• [ACTION ITEM] In the entries that follow, find the line containing "## power by group through the flow", then output exactly every line from the first through that one.

• [THE RECORDS]
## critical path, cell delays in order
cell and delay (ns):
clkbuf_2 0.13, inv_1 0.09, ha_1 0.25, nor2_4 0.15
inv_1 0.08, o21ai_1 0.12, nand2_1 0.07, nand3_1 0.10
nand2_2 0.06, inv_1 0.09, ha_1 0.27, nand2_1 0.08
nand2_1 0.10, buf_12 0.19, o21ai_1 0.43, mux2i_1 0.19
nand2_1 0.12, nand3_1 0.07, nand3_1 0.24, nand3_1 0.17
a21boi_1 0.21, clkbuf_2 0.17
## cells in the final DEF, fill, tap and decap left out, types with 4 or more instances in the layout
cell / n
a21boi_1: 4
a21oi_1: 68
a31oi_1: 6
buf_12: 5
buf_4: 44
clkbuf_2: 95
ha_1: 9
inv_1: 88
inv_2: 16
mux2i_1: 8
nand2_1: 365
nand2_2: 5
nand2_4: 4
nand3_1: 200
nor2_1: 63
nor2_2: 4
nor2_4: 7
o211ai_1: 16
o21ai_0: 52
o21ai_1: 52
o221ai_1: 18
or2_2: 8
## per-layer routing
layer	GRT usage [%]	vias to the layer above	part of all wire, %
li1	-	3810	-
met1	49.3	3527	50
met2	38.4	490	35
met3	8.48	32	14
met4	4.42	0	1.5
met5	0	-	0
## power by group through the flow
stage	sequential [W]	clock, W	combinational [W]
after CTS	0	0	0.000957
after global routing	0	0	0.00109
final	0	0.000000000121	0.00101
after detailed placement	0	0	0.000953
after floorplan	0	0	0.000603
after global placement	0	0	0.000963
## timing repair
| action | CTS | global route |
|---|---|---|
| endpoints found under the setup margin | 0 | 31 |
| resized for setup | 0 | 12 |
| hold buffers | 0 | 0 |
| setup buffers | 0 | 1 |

• [TASK RESPONSE]
## critical path, cell delays in order
cell and delay (ns):
clkbuf_2 0.13, inv_1 0.09, ha_1 0.25, nor2_4 0.15
inv_1 0.08, o21ai_1 0.12, nand2_1 0.07, nand3_1 0.10
nand2_2 0.06, inv_1 0.09, ha_1 0.27, nand2_1 0.08
nand2_1 0.10, buf_12 0.19, o21ai_1 0.43, mux2i_1 0.19
nand2_1 0.12, nand3_1 0.07, nand3_1 0.24, nand3_1 0.17
a21boi_1 0.21, clkbuf_2 0.17
## cells in the final DEF, fill, tap and decap left out, types with 4 or more instances in the layout
cell / n
a21boi_1: 4
a21oi_1: 68
a31oi_1: 6
buf_12: 5
buf_4: 44
clkbuf_2: 95
ha_1: 9
inv_1: 88
inv_2: 16
mux2i_1: 8
nand2_1: 365
nand2_2: 5
nand2_4: 4
nand3_1: 200
nor2_1: 63
nor2_2: 4
nor2_4: 7
o211ai_1: 16
o21ai_0: 52
o21ai_1: 52
o221ai_1: 18
or2_2: 8
## per-layer routing
layer	GRT usage [%]	vias to the layer above	part of all wire, %
li1	-	3810	-
met1	49.3	3527	50
met2	38.4	490	35
met3	8.48	32	14
met4	4.42	0	1.5
met5	0	-	0
## power by group through the flow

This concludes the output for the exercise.